Activity ▸ Among the records that follow, find each line holding the word "class" and copy it.

Dataset entries
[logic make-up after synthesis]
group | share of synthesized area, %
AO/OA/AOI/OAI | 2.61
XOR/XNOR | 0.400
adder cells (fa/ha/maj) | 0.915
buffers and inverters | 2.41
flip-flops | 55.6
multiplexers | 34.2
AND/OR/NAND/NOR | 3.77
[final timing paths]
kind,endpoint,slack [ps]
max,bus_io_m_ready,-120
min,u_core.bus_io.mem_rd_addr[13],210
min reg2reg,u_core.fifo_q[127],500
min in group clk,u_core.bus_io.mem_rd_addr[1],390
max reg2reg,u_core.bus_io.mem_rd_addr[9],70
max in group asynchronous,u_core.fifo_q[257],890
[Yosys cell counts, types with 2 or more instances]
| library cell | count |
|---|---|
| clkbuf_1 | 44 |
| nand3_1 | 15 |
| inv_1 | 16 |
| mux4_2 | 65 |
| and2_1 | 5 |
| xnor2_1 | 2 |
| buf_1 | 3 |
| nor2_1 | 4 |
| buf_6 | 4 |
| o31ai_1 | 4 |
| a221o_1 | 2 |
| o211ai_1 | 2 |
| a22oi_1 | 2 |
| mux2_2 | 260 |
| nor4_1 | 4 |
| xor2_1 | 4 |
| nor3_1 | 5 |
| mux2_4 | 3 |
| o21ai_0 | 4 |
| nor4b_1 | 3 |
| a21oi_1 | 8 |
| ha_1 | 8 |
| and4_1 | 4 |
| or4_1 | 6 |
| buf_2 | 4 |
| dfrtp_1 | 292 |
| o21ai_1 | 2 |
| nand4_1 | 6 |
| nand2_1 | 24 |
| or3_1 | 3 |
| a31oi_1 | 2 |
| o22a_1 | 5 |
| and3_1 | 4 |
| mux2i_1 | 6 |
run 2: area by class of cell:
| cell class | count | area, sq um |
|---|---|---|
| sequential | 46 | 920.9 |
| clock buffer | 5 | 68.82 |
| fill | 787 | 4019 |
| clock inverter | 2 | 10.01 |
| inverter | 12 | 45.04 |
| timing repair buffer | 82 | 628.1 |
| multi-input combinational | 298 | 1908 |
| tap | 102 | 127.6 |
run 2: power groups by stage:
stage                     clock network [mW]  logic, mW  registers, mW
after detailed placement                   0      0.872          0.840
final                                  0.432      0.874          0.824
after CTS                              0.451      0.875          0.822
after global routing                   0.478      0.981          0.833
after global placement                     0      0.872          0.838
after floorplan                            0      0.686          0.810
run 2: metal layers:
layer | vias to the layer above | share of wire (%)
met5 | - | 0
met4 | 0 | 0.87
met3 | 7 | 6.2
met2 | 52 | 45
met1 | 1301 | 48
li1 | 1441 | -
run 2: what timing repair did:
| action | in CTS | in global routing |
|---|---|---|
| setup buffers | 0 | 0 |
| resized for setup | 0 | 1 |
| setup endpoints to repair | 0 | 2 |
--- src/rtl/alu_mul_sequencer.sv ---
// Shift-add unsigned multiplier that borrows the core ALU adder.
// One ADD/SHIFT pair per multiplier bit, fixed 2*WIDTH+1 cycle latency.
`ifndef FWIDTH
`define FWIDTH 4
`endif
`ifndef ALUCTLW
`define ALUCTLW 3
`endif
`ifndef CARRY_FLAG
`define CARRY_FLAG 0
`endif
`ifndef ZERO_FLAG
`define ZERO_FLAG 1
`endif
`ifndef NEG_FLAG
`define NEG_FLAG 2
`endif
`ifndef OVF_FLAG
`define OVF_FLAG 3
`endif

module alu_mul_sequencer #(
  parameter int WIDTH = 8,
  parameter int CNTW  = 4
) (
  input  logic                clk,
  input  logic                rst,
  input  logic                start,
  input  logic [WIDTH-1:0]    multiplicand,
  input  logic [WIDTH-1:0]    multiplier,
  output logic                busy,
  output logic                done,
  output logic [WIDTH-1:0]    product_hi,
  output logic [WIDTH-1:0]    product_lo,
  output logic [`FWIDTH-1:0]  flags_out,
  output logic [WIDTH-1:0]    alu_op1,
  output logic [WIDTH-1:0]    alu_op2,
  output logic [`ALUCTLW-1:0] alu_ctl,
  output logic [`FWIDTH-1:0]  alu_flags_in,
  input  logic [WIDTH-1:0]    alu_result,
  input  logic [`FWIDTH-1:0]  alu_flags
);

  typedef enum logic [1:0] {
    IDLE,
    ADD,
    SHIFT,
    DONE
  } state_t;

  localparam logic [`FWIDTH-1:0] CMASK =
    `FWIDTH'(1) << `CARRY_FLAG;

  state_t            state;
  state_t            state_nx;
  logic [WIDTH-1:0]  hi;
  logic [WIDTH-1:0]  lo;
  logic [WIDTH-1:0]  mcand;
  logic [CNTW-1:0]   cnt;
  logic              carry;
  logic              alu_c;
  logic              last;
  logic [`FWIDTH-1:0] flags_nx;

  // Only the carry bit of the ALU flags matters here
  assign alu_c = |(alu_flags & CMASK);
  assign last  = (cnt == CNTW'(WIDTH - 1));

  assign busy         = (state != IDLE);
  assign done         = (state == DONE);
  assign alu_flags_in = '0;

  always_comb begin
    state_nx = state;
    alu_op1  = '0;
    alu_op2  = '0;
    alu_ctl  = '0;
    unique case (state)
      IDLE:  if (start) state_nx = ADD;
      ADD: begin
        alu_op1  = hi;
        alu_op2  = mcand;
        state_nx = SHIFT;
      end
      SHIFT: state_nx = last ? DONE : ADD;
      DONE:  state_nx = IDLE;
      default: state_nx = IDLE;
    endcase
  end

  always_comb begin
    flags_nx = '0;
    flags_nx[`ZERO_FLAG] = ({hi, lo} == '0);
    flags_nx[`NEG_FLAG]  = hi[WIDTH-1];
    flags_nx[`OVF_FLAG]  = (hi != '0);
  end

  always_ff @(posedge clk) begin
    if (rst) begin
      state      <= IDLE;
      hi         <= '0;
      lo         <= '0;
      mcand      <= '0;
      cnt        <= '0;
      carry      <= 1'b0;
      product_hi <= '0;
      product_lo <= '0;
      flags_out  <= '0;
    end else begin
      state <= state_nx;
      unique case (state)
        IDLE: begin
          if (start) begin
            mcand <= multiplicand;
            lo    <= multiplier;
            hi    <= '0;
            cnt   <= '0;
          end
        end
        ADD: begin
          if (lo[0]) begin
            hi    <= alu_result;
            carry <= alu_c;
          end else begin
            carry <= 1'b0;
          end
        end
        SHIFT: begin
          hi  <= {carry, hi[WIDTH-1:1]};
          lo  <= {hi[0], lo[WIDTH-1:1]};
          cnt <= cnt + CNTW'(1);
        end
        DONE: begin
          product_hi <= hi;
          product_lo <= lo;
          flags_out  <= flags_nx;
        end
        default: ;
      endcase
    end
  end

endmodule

--

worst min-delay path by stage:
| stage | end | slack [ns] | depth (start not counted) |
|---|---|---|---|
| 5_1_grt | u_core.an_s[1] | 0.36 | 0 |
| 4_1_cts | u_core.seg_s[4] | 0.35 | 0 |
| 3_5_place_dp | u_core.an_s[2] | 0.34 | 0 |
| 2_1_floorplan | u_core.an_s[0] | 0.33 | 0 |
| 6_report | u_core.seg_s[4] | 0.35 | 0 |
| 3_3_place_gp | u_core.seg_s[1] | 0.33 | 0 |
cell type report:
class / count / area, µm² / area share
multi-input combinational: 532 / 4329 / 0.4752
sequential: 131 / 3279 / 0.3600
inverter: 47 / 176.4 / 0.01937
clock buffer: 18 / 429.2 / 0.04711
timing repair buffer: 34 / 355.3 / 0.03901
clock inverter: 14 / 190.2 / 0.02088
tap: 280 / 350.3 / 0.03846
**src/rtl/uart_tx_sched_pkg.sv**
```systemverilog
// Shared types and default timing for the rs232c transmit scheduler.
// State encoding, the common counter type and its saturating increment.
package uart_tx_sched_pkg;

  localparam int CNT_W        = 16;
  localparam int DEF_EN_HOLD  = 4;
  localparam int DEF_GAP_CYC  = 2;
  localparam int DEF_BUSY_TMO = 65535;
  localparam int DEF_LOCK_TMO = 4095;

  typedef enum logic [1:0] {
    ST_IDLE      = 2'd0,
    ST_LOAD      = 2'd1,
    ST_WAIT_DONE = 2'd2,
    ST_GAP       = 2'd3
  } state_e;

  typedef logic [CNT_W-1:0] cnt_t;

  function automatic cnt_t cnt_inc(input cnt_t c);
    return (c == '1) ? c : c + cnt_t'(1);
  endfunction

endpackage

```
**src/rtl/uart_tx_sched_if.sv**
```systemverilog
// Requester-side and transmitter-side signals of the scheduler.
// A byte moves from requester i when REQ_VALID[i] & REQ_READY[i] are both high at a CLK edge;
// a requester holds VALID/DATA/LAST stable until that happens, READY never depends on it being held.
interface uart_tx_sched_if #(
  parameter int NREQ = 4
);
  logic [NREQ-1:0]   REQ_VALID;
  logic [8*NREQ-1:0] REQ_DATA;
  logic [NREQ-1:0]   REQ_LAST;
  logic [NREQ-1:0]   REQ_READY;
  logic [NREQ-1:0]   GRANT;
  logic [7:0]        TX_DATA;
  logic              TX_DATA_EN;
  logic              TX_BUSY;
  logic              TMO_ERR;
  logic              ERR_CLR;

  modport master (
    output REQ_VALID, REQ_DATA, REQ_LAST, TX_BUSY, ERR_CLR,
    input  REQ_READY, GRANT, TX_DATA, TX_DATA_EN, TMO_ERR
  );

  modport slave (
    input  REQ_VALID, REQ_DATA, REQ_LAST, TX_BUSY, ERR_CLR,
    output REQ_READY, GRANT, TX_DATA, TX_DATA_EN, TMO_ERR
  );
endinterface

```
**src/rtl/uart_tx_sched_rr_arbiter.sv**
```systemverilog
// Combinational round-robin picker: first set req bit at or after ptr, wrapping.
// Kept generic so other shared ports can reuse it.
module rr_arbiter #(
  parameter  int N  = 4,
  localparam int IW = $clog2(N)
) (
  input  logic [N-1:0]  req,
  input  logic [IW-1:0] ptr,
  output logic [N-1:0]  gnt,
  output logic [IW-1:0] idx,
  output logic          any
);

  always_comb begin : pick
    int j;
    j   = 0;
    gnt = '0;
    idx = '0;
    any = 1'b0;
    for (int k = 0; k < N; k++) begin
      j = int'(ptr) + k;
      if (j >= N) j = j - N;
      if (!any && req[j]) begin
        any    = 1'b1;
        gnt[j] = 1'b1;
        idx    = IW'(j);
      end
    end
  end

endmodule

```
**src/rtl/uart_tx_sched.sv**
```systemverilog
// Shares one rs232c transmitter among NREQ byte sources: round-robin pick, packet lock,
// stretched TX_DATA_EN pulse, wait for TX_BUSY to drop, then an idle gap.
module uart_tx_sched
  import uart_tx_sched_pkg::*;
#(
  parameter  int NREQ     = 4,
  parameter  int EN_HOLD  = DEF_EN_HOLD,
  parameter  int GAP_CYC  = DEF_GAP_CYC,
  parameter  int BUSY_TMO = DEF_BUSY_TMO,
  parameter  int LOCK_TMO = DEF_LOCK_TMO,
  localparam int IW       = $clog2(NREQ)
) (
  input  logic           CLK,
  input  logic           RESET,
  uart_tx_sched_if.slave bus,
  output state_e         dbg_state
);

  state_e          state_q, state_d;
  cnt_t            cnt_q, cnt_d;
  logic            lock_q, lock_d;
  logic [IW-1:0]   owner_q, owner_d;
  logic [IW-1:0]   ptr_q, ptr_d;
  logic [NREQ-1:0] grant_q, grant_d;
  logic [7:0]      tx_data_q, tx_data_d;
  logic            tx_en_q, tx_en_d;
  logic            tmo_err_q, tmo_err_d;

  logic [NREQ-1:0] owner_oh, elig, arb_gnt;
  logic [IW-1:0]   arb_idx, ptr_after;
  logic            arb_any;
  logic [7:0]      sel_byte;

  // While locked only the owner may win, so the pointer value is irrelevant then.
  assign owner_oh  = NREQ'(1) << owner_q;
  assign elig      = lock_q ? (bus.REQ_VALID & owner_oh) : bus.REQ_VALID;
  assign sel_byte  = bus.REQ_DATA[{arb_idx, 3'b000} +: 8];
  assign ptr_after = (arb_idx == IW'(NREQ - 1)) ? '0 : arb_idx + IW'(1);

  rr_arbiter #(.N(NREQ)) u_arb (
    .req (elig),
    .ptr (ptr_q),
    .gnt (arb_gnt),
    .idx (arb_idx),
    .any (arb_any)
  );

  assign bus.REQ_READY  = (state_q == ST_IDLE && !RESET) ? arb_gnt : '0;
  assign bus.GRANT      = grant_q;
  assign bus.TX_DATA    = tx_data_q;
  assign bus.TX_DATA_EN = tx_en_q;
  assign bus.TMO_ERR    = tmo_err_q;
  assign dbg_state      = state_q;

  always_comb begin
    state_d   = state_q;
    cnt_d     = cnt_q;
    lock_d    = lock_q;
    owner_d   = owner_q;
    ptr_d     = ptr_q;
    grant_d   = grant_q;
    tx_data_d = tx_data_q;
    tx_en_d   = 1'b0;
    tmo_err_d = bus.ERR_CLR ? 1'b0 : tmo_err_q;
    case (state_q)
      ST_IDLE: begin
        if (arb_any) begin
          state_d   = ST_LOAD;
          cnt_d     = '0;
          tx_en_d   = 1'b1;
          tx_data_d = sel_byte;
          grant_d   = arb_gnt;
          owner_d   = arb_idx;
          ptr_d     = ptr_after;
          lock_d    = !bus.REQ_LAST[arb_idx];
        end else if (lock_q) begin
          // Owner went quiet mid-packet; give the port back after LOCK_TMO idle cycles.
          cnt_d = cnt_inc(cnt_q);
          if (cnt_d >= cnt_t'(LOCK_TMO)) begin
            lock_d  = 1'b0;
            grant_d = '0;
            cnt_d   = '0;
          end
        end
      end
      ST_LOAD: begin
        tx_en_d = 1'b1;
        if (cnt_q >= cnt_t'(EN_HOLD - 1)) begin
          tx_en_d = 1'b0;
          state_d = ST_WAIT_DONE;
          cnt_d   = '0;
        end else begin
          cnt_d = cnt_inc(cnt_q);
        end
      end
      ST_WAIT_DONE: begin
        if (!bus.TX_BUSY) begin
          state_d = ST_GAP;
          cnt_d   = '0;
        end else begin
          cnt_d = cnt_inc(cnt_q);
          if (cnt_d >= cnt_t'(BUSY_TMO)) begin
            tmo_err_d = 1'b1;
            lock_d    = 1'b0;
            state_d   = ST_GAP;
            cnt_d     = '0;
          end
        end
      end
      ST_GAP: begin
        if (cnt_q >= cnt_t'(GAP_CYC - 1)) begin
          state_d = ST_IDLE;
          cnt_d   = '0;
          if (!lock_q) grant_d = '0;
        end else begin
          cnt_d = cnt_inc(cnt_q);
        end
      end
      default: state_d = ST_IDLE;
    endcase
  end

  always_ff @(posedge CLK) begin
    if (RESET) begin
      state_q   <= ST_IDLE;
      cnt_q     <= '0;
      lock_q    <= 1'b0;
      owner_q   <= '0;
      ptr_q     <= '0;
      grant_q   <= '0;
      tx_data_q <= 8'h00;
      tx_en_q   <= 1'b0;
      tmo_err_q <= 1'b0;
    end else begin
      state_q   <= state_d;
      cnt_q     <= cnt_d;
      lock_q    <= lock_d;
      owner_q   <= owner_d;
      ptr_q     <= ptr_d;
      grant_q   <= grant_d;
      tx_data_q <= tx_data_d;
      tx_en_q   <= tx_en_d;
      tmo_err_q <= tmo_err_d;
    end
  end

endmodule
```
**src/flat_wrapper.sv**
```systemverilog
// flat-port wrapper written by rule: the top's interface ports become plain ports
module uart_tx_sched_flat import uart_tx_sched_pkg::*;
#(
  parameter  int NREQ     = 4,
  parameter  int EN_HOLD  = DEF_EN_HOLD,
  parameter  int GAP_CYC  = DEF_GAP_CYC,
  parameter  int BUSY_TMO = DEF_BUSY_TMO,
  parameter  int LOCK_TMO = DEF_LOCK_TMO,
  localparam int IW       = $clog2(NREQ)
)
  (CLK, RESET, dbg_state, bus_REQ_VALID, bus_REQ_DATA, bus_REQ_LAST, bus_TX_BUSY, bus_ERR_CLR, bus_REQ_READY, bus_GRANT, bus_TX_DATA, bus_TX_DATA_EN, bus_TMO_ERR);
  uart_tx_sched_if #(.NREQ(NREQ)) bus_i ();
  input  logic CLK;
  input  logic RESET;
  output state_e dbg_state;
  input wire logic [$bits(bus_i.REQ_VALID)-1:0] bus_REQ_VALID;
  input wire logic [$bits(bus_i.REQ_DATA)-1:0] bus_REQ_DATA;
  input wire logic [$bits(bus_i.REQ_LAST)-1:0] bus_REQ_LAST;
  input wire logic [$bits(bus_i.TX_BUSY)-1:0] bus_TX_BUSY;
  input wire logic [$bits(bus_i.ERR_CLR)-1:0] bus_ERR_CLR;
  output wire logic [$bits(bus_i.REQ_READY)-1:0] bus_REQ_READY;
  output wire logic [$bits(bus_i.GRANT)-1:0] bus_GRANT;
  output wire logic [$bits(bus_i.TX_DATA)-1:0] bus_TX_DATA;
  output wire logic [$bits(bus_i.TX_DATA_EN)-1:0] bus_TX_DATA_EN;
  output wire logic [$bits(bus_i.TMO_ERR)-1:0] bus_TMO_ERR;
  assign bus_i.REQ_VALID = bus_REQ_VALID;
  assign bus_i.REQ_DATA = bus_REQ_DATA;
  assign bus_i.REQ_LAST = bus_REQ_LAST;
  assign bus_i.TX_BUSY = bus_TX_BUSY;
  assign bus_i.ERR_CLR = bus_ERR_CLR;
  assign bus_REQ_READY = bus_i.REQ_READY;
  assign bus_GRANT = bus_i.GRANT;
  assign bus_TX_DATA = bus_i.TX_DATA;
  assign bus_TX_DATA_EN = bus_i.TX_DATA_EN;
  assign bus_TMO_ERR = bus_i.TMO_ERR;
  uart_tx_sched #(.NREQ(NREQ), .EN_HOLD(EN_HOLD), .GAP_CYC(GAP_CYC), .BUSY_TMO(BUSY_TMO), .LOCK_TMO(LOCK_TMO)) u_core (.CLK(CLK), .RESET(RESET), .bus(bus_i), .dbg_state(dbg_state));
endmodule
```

Solution to the problem ▸
run 2: area by class of cell:
| cell class | count | area, sq um |
class / count / area, µm² / area share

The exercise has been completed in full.